** Activity **
Find the line containing "o22ai_1: 79" in the entries below. Restate it and each line after it, word for word, up to and including the line containing "[through the flow]".

'''

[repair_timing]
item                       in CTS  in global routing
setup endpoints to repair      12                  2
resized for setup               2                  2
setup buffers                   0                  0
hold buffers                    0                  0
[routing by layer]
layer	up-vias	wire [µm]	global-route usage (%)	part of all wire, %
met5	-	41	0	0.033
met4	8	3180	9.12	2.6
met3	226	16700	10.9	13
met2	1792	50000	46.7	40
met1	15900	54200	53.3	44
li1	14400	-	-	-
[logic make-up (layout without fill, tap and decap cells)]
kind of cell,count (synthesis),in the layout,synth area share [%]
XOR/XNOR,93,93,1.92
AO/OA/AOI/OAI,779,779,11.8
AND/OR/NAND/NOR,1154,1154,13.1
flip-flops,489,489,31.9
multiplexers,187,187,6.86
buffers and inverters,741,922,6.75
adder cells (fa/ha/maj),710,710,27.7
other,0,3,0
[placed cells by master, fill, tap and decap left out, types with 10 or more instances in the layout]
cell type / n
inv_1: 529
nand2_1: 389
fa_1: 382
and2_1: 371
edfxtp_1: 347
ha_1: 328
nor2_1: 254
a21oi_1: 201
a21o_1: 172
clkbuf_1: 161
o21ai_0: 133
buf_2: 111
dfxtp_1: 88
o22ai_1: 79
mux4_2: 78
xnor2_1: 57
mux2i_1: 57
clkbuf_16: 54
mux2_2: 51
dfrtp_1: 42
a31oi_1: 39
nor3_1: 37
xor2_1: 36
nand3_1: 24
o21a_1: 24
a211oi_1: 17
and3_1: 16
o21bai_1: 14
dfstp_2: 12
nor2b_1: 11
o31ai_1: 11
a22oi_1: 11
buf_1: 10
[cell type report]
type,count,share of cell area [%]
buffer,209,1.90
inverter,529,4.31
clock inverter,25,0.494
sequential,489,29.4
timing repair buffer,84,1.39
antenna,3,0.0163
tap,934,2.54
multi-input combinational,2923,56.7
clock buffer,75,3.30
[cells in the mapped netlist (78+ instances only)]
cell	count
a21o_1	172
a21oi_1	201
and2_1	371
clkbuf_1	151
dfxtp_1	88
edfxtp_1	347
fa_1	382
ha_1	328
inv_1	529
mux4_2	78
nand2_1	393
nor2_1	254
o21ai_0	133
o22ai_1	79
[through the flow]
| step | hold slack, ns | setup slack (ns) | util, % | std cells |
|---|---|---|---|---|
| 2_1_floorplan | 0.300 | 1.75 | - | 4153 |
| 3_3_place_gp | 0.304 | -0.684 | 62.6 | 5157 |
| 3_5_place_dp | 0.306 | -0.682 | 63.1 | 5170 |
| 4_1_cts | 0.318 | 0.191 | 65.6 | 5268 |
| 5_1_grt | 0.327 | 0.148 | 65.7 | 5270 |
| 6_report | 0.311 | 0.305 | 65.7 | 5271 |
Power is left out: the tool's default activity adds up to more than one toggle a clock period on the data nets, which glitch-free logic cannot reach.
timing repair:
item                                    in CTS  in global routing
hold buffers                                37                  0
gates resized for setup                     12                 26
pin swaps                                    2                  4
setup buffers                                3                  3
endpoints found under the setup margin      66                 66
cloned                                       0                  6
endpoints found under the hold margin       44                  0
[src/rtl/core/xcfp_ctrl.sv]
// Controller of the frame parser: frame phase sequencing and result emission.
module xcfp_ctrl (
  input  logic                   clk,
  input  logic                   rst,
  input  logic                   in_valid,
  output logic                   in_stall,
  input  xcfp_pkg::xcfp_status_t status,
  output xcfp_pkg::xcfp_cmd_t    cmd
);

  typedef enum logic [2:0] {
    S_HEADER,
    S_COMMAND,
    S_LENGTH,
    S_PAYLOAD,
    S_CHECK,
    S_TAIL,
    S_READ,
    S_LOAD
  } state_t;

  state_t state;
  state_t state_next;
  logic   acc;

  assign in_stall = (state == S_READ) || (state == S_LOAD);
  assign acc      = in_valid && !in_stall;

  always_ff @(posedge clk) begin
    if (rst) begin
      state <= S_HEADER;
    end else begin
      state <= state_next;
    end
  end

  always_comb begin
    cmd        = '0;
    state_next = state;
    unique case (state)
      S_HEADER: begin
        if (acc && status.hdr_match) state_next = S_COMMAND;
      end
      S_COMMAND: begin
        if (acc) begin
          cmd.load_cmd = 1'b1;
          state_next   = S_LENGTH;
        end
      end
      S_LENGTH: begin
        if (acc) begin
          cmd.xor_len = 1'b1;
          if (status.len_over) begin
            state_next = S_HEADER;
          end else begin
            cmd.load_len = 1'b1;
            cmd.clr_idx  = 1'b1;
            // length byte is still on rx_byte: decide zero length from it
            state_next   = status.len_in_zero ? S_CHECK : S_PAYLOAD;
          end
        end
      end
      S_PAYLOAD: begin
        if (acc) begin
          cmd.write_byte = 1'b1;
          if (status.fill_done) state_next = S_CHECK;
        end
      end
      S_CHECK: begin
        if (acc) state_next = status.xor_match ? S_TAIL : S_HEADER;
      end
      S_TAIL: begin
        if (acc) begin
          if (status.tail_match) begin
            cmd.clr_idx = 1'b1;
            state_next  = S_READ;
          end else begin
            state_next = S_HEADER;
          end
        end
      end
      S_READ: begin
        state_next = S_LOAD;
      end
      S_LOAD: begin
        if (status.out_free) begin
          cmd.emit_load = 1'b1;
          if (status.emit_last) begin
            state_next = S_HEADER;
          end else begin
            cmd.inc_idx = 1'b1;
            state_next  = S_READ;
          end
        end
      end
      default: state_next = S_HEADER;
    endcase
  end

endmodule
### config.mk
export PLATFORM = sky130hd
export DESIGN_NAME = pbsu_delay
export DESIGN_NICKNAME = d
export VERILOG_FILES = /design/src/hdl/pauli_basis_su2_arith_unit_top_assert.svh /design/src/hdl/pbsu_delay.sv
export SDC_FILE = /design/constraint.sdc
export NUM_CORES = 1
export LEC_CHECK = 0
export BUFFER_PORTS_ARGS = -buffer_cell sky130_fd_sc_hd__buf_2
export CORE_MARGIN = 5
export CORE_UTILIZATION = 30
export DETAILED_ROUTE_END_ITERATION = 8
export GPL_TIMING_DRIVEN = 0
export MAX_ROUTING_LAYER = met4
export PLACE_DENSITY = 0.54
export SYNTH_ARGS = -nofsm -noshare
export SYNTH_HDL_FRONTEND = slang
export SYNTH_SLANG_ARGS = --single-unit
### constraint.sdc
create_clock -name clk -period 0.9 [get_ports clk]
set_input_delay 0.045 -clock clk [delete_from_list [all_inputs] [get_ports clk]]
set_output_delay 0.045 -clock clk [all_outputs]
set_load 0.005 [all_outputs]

'''

** Written answer **
o22ai_1: 79
mux4_2: 78
xnor2_1: 57
mux2i_1: 57
clkbuf_16: 54
mux2_2: 51
dfrtp_1: 42
a31oi_1: 39
nor3_1: 37
xor2_1: 36
nand3_1: 24
o21a_1: 24
a211oi_1: 17
and3_1: 16
o21bai_1: 14
dfstp_2: 12
nor2b_1: 11
o31ai_1: 11
a22oi_1: 11
buf_1: 10
[cell type report]
type,count,share of cell area [%]
buffer,209,1.90
inverter,529,4.31
clock inverter,25,0.494
sequential,489,29.4
timing repair buffer,84,1.39
antenna,3,0.0163
tap,934,2.54
multi-input combinational,2923,56.7
clock buffer,75,3.30
[cells in the mapped netlist (78+ instances only)]
cell	count
a21o_1	172
a21oi_1	201
and2_1	371
clkbuf_1	151
dfxtp_1	88
edfxtp_1	347
fa_1	382
ha_1	328
inv_1	529
mux4_2	78
nand2_1	393
nor2_1	254
o21ai_0	133
o22ai_1	79
[through the flow]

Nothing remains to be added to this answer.